Try it:
Restate the full set of records exactly, without adding or dropping a word.

[[ Data open ]]

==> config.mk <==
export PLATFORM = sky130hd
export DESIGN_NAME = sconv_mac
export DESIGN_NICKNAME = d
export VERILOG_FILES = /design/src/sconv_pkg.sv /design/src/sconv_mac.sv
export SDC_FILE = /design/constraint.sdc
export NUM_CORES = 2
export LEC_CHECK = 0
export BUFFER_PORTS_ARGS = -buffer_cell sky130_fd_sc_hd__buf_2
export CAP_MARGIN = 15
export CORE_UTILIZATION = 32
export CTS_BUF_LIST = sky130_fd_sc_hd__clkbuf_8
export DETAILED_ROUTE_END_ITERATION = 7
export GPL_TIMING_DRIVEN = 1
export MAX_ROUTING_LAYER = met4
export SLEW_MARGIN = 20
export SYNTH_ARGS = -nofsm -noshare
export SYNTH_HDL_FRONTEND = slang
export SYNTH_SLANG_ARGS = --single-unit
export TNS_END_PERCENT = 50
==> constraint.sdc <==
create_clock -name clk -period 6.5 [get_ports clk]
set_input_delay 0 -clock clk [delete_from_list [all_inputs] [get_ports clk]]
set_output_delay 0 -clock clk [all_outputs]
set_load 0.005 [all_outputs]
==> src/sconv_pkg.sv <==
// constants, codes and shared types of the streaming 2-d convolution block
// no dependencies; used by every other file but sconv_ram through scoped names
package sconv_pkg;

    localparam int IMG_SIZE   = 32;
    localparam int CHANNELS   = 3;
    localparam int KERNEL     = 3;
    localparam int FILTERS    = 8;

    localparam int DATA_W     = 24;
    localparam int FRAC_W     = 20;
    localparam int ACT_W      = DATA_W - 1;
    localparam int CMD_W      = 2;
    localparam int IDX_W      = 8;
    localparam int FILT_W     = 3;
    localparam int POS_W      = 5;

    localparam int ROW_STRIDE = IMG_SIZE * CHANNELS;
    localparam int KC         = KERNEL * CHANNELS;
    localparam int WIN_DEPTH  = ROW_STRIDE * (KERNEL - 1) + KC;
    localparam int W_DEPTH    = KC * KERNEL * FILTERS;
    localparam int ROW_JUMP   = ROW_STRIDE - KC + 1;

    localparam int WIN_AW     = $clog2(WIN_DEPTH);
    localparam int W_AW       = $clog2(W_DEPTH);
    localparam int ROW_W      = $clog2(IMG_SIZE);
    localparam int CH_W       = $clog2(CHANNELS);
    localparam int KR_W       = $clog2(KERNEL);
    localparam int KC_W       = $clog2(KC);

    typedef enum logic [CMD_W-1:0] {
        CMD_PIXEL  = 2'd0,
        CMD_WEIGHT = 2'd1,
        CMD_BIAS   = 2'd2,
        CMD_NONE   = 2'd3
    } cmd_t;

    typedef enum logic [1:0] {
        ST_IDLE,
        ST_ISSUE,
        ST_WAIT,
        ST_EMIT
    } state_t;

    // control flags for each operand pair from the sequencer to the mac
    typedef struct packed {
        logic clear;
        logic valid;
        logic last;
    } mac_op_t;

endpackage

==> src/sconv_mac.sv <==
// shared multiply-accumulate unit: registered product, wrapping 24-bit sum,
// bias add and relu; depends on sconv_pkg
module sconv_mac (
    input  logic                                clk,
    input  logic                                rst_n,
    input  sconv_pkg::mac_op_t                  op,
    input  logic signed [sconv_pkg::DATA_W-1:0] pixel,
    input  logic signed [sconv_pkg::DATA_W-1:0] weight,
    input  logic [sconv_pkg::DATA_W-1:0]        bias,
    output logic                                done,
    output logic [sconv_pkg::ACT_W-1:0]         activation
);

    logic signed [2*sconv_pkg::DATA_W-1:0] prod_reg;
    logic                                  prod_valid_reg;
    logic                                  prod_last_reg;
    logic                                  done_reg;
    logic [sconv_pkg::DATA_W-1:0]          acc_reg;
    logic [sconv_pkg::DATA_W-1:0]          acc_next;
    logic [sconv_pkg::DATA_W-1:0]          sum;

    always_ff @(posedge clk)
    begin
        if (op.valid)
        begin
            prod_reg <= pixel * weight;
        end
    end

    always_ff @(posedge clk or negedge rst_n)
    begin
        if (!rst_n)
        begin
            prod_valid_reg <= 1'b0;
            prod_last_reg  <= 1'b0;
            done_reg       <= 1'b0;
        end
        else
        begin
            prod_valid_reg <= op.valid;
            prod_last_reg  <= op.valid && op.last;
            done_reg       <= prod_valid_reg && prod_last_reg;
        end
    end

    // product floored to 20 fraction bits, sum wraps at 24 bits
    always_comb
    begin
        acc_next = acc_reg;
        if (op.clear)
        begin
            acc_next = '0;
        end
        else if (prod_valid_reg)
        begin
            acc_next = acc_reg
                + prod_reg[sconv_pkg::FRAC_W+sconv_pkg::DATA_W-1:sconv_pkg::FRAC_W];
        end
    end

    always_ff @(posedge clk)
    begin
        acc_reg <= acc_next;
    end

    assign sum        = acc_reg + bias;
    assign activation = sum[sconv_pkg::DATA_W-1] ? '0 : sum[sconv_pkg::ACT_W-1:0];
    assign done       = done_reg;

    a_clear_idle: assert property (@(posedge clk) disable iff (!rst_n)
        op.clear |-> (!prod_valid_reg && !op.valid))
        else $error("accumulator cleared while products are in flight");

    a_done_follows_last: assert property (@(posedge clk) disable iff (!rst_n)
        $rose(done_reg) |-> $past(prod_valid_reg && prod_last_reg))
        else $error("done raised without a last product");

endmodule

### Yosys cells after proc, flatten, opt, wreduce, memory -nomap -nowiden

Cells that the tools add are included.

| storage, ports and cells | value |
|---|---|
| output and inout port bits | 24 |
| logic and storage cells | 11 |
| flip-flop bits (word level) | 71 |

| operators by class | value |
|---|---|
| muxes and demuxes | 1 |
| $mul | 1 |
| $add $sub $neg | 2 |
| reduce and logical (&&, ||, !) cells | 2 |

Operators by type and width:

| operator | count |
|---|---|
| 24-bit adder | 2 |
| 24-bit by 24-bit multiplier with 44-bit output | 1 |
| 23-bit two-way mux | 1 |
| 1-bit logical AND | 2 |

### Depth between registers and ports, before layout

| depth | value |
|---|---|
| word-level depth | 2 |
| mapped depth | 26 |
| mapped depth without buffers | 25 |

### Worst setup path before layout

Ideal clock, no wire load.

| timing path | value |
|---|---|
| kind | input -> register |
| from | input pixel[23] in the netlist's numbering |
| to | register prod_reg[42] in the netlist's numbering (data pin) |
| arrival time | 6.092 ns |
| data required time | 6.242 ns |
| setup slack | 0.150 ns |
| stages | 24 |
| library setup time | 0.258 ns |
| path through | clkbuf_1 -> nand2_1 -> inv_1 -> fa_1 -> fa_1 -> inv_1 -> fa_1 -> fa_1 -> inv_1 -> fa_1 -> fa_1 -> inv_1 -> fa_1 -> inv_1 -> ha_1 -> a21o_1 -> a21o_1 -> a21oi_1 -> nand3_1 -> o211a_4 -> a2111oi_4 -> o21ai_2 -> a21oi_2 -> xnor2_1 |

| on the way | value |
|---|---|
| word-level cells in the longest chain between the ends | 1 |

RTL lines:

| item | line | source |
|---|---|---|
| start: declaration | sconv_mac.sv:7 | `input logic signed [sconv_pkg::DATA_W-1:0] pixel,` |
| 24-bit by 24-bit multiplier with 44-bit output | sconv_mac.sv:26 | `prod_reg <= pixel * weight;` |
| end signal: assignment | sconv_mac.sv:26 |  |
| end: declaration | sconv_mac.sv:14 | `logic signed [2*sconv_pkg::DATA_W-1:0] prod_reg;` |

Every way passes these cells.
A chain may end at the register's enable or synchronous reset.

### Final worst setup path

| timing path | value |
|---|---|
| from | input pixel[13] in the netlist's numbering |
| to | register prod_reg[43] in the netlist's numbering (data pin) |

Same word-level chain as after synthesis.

[[ Data closed ]]

Expected answer:
==> config.mk <==
export PLATFORM = sky130hd
export DESIGN_NAME = sconv_mac
export DESIGN_NICKNAME = d
export VERILOG_FILES = /design/src/sconv_pkg.sv /design/src/sconv_mac.sv
export SDC_FILE = /design/constraint.sdc
export NUM_CORES = 2
export LEC_CHECK = 0
export BUFFER_PORTS_ARGS = -buffer_cell sky130_fd_sc_hd__buf_2
export CAP_MARGIN = 15
export CORE_UTILIZATION = 32
export CTS_BUF_LIST = sky130_fd_sc_hd__clkbuf_8
export DETAILED_ROUTE_END_ITERATION = 7
export GPL_TIMING_DRIVEN = 1
export MAX_ROUTING_LAYER = met4
export SLEW_MARGIN = 20
export SYNTH_ARGS = -nofsm -noshare
export SYNTH_HDL_FRONTEND = slang
export SYNTH_SLANG_ARGS = --single-unit
export TNS_END_PERCENT = 50
==> constraint.sdc <==
create_clock -name clk -period 6.5 [get_ports clk]
set_input_delay 0 -clock clk [delete_from_list [all_inputs] [get_ports clk]]
set_output_delay 0 -clock clk [all_outputs]
set_load 0.005 [all_outputs]
==> src/sconv_pkg.sv <==
// constants, codes and shared types of the streaming 2-d convolution block
// no dependencies; used by every other file but sconv_ram through scoped names
package sconv_pkg;

    localparam int IMG_SIZE   = 32;
    localparam int CHANNELS   = 3;
    localparam int KERNEL     = 3;
    localparam int FILTERS    = 8;

    localparam int DATA_W     = 24;
    localparam int FRAC_W     = 20;
    localparam int ACT_W      = DATA_W - 1;
    localparam int CMD_W      = 2;
    localparam int IDX_W      = 8;
    localparam int FILT_W     = 3;
    localparam int POS_W      = 5;

    localparam int ROW_STRIDE = IMG_SIZE * CHANNELS;
    localparam int KC         = KERNEL * CHANNELS;
    localparam int WIN_DEPTH  = ROW_STRIDE * (KERNEL - 1) + KC;
    localparam int W_DEPTH    = KC * KERNEL * FILTERS;
    localparam int ROW_JUMP   = ROW_STRIDE - KC + 1;

    localparam int WIN_AW     = $clog2(WIN_DEPTH);
    localparam int W_AW       = $clog2(W_DEPTH);
    localparam int ROW_W      = $clog2(IMG_SIZE);
    localparam int CH_W       = $clog2(CHANNELS);
    localparam int KR_W       = $clog2(KERNEL);
    localparam int KC_W       = $clog2(KC);

    typedef enum logic [CMD_W-1:0] {
        CMD_PIXEL  = 2'd0,
        CMD_WEIGHT = 2'd1,
        CMD_BIAS   = 2'd2,
        CMD_NONE   = 2'd3
    } cmd_t;

    typedef enum logic [1:0] {
        ST_IDLE,
        ST_ISSUE,
        ST_WAIT,
        ST_EMIT
    } state_t;

    // control flags for each operand pair from the sequencer to the mac
    typedef struct packed {
        logic clear;
        logic valid;
        logic last;
    } mac_op_t;

endpackage

==> src/sconv_mac.sv <==
// shared multiply-accumulate unit: registered product, wrapping 24-bit sum,
// bias add and relu; depends on sconv_pkg
module sconv_mac (
    input  logic                                clk,
    input  logic                                rst_n,
    input  sconv_pkg::mac_op_t                  op,
    input  logic signed [sconv_pkg::DATA_W-1:0] pixel,
    input  logic signed [sconv_pkg::DATA_W-1:0] weight,
    input  logic [sconv_pkg::DATA_W-1:0]        bias,
    output logic                                done,
    output logic [sconv_pkg::ACT_W-1:0]         activation
);

    logic signed [2*sconv_pkg::DATA_W-1:0] prod_reg;
    logic                                  prod_valid_reg;
    logic                                  prod_last_reg;
    logic                                  done_reg;
    logic [sconv_pkg::DATA_W-1:0]          acc_reg;
    logic [sconv_pkg::DATA_W-1:0]          acc_next;
    logic [sconv_pkg::DATA_W-1:0]          sum;

    always_ff @(posedge clk)
    begin
        if (op.valid)
        begin
            prod_reg <= pixel * weight;
        end
    end

    always_ff @(posedge clk or negedge rst_n)
    begin
        if (!rst_n)
        begin
            prod_valid_reg <= 1'b0;
            prod_last_reg  <= 1'b0;
            done_reg       <= 1'b0;
        end
        else
        begin
            prod_valid_reg <= op.valid;
            prod_last_reg  <= op.valid && op.last;
            done_reg       <= prod_valid_reg && prod_last_reg;
        end
    end

    // product floored to 20 fraction bits, sum wraps at 24 bits
    always_comb
    begin
        acc_next = acc_reg;
        if (op.clear)
        begin
            acc_next = '0;
        end
        else if (prod_valid_reg)
        begin
            acc_next = acc_reg
                + prod_reg[sconv_pkg::FRAC_W+sconv_pkg::DATA_W-1:sconv_pkg::FRAC_W];
        end
    end

    always_ff @(posedge clk)
    begin
        acc_reg <= acc_next;
    end

    assign sum        = acc_reg + bias;
    assign activation = sum[sconv_pkg::DATA_W-1] ? '0 : sum[sconv_pkg::ACT_W-1:0];
    assign done       = done_reg;

    a_clear_idle: assert property (@(posedge clk) disable iff (!rst_n)
        op.clear |-> (!prod_valid_reg && !op.valid))
        else $error("accumulator cleared while products are in flight");

    a_done_follows_last: assert property (@(posedge clk) disable iff (!rst_n)
        $rose(done_reg) |-> $past(prod_valid_reg && prod_last_reg))
        else $error("done raised without a last product");

endmodule

### Yosys cells after proc, flatten, opt, wreduce, memory -nomap -nowiden

Cells that the tools add are included.

| storage, ports and cells | value |
|---|---|
| output and inout port bits | 24 |
| logic and storage cells | 11 |
| flip-flop bits (word level) | 71 |

| operators by class | value |
|---|---|
| muxes and demuxes | 1 |
| $mul | 1 |
| $add $sub $neg | 2 |
| reduce and logical (&&, ||, !) cells | 2 |

Operators by type and width:

| operator | count |
|---|---|
| 24-bit adder | 2 |
| 24-bit by 24-bit multiplier with 44-bit output | 1 |
| 23-bit two-way mux | 1 |
| 1-bit logical AND | 2 |

### Depth between registers and ports, before layout

| depth | value |
|---|---|
| word-level depth | 2 |
| mapped depth | 26 |
| mapped depth without buffers | 25 |

### Worst setup path before layout

Ideal clock, no wire load.

| timing path | value |
|---|---|
| kind | input -> register |
| from | input pixel[23] in the netlist's numbering |
| to | register prod_reg[42] in the netlist's numbering (data pin) |
| arrival time | 6.092 ns |
| data required time | 6.242 ns |
| setup slack | 0.150 ns |
| stages | 24 |
| library setup time | 0.258 ns |
| path through | clkbuf_1 -> nand2_1 -> inv_1 -> fa_1 -> fa_1 -> inv_1 -> fa_1 -> fa_1 -> inv_1 -> fa_1 -> fa_1 -> inv_1 -> fa_1 -> inv_1 -> ha_1 -> a21o_1 -> a21o_1 -> a21oi_1 -> nand3_1 -> o211a_4 -> a2111oi_4 -> o21ai_2 -> a21oi_2 -> xnor2_1 |

| on the way | value |
|---|---|
| word-level cells in the longest chain between the ends | 1 |

RTL lines:

| item | line | source |
|---|---|---|
| start: declaration | sconv_mac.sv:7 | `input logic signed [sconv_pkg::DATA_W-1:0] pixel,` |
| 24-bit by 24-bit multiplier with 44-bit output | sconv_mac.sv:26 | `prod_reg <= pixel * weight;` |
| end signal: assignment | sconv_mac.sv:26 |  |
| end: declaration | sconv_mac.sv:14 | `logic signed [2*sconv_pkg::DATA_W-1:0] prod_reg;` |

Every way passes these cells.
A chain may end at the register's enable or synchronous reset.

### Final worst setup path

| timing path | value |
|---|---|
| from | input pixel[13] in the netlist's numbering |
| to | register prod_reg[43] in the netlist's numbering (data pin) |

Same word-level chain as after synthesis.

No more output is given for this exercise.